------ Records for the exercise

## src/rtl/rcc_char_decoder.sv

```systemverilog
// rcc_char_decoder
// Consumer end of the RCC character stream: collects ASCII digits strobed by
// digit_clk inside a frame (frame_flag low), rebuilds the binary value and
// reports length, character, overflow and empty-frame errors when the frame
// closes. Starts in SYNC so that a frame already running at reset release is
// never decoded.
module rcc_char_decoder #(
    parameter int RES_W      = 16,
    parameter int MAX_DIGITS = 5
) (
    input  logic             clk,
    input  logic             reset,
    input  logic             digit_clk,
    input  logic [7:0]       din_char,
    input  logic             frame_flag,
    output logic [RES_W-1:0] result,
    output logic             result_valid,
    output logic             err_char,
    output logic             err_len,
    output logic             err_ovf,
    output logic             err_empty,
    output logic [7:0]       bad_char,
    output logic [3:0]       digit_count,
    output logic             busy
);

    // Four guard bits keep acc*10+9 from wrapping before the range check.
    localparam int ACC_W = RES_W + 4;
    localparam logic [ACC_W-1:0] RES_MAX = {{4{1'b0}}, {RES_W{1'b1}}};
    localparam logic [ACC_W-1:0] TEN     = {{(ACC_W-4){1'b0}}, 4'd10};
    localparam logic [3:0]       MAX_CNT = 4'(MAX_DIGITS);

    typedef enum logic [1:0] {
        ST_SYNC  = 2'd0,
        ST_IDLE  = 2'd1,
        ST_ACCUM = 2'd2
    } state_t;

    // ASCII '0'..'9'
    function automatic logic is_digit(input logic [7:0] c);
        return (c >= 8'h30) && (c <= 8'h39);
    endfunction

    state_t           state_r;
    state_t           state_next_s;
    logic             prev_flag_r;
    logic             fall_s;
    logic             rise_s;
    logic             entry_s;
    logic             close_s;
    logic             accept_s;

    // Working (in-frame) state
    logic [RES_W-1:0] acc_r,   acc_next_s,   acc_base_s;
    logic [3:0]       cnt_r,   cnt_next_s,   cnt_base_s;
    logic             wchar_r, wchar_next_s, wchar_base_s;
    logic             wlen_r,  wlen_next_s,  wlen_base_s;
    logic             wovf_r,  wovf_next_s,  wovf_base_s;
    logic [7:0]       wbad_r,  wbad_next_s,  wbad_base_s;
    logic [ACC_W-1:0] prod_s;
    logic             any_err_s;

    // Registered outputs
    logic [RES_W-1:0] result_r;
    logic             result_valid_r;
    logic             err_char_r;
    logic             err_len_r;
    logic             err_ovf_r;
    logic             err_empty_r;
    logic [7:0]       bad_char_r;
    logic [3:0]       digit_count_r;
    logic             busy_r;

    assign fall_s = ~frame_flag & prev_flag_r;
    assign rise_s = frame_flag & ~prev_flag_r;

    // Next-state logic: SYNC waits for idle, IDLE opens on fall, ACCUM closes on rise
    always_comb begin
        state_next_s = state_r;
        entry_s      = 1'b0;
        close_s      = 1'b0;
        case (state_r)
            ST_SYNC: begin
                if (frame_flag) begin
                    state_next_s = ST_IDLE;
                end else begin
                    state_next_s = ST_SYNC;
                end
            end
            ST_IDLE: begin
                if (fall_s) begin
                    state_next_s = ST_ACCUM;
                    entry_s      = 1'b1;
                end else begin
                    state_next_s = ST_IDLE;
                end
            end
            ST_ACCUM: begin
                if (rise_s) begin
                    state_next_s = ST_IDLE;
                    close_s      = 1'b1;
                end else begin
                    state_next_s = ST_ACCUM;
                end
            end
            default: begin
                state_next_s = ST_SYNC;
            end
        endcase
    end

    // Frame accumulator: clear on entry, then fold in the accepted character
    always_comb begin
        if (entry_s) begin
            acc_base_s   = '0;
            cnt_base_s   = 4'd0;
            wchar_base_s = 1'b0;
            wlen_base_s  = 1'b0;
            wovf_base_s  = 1'b0;
            wbad_base_s  = 8'h00;
        end else begin
            acc_base_s   = acc_r;
            cnt_base_s   = cnt_r;
            wchar_base_s = wchar_r;
            wlen_base_s  = wlen_r;
            wovf_base_s  = wovf_r;
            wbad_base_s  = wbad_r;
        end

        // A strobe on the rising-flag cycle sees frame_flag=1 and is dropped here.
        accept_s = digit_clk & ~frame_flag & ((state_r == ST_ACCUM) | entry_s);
        prod_s   = ({{4{1'b0}}, acc_base_s} * TEN) + {{(ACC_W-4){1'b0}}, din_char[3:0]};

        acc_next_s   = acc_base_s;
        cnt_next_s   = cnt_base_s;
        wchar_next_s = wchar_base_s;
        wlen_next_s  = wlen_base_s;
        wovf_next_s  = wovf_base_s;
        wbad_next_s  = wbad_base_s;

        if (accept_s) begin
            if (cnt_base_s == 4'd15) begin
                cnt_next_s = 4'd15;
            end else begin
                cnt_next_s = cnt_base_s + 4'd1;
            end
            if (is_digit(din_char)) begin
                if (cnt_base_s >= MAX_CNT) begin
                    // Too many digits: count it but stop accumulating.
                    wlen_next_s = 1'b1;
                end else if (prod_s > RES_MAX) begin
                    wovf_next_s = 1'b1;
                    acc_next_s  = '1;
                end else begin
                    acc_next_s = prod_s[RES_W-1:0];
                end
            end else begin
                wchar_next_s = 1'b1;
                if (!wchar_base_s) begin
                    wbad_next_s = din_char;
                end else begin
                    wbad_next_s = wbad_base_s;
                end
            end
        end else begin
            acc_next_s = acc_base_s;
        end

        any_err_s = wchar_r | wlen_r | wovf_r | (cnt_r == 4'd0);
    end

    // State, edge detector and working registers
    always_ff @(posedge clk) begin
        if (reset) begin
            state_r     <= ST_SYNC;
            prev_flag_r <= 1'b1;
            acc_r       <= '0;
            cnt_r       <= 4'd0;
            wchar_r     <= 1'b0;
            wlen_r      <= 1'b0;
            wovf_r      <= 1'b0;
            wbad_r      <= 8'h00;
        end else begin
            state_r     <= state_next_s;
            prev_flag_r <= frame_flag;
            acc_r       <= acc_next_s;
            cnt_r       <= cnt_next_s;
            wchar_r     <= wchar_next_s;
            wlen_r      <= wlen_next_s;
            wovf_r      <= wovf_next_s;
            wbad_r      <= wbad_next_s;
        end
    end

    // Frame-close result registers; held between closes, one-cycle valid pulse
    always_ff @(posedge clk) begin
        if (reset) begin
            result_r       <= '0;
            result_valid_r <= 1'b0;
            err_char_r     <= 1'b0;
            err_len_r      <= 1'b0;
            err_ovf_r      <= 1'b0;
            err_empty_r    <= 1'b0;
            bad_char_r     <= 8'h00;
            digit_count_r  <= 4'd0;
            busy_r         <= 1'b0;
        end else begin
            busy_r <= (state_next_s == ST_ACCUM);
            if (close_s) begin
                result_r       <= any_err_s ? {RES_W{1'b1}} : acc_r;
                result_valid_r <= 1'b1;
                err_char_r     <= wchar_r;
                err_len_r      <= wlen_r;
                err_ovf_r      <= wovf_r;
                err_empty_r    <= (cnt_r == 4'd0);
                bad_char_r     <= wbad_r;
                digit_count_r  <= cnt_r;
            end else begin
                result_valid_r <= 1'b0;
            end
        end
    end

    assign result       = result_r;
    assign result_valid = result_valid_r;
    assign err_char     = err_char_r;
    assign err_len      = err_len_r;
    assign err_ovf      = err_ovf_r;
    assign err_empty    = err_empty_r;
    assign bad_char     = bad_char_r;
    assign digit_count  = digit_count_r;
    assign busy         = busy_r;

endmodule
```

------------

Task prompt:
Where the string "parameter" turns up in a line of the data above, copy that whole line.

Result of the task:
    parameter int RES_W      = 16,
    parameter int MAX_DIGITS = 5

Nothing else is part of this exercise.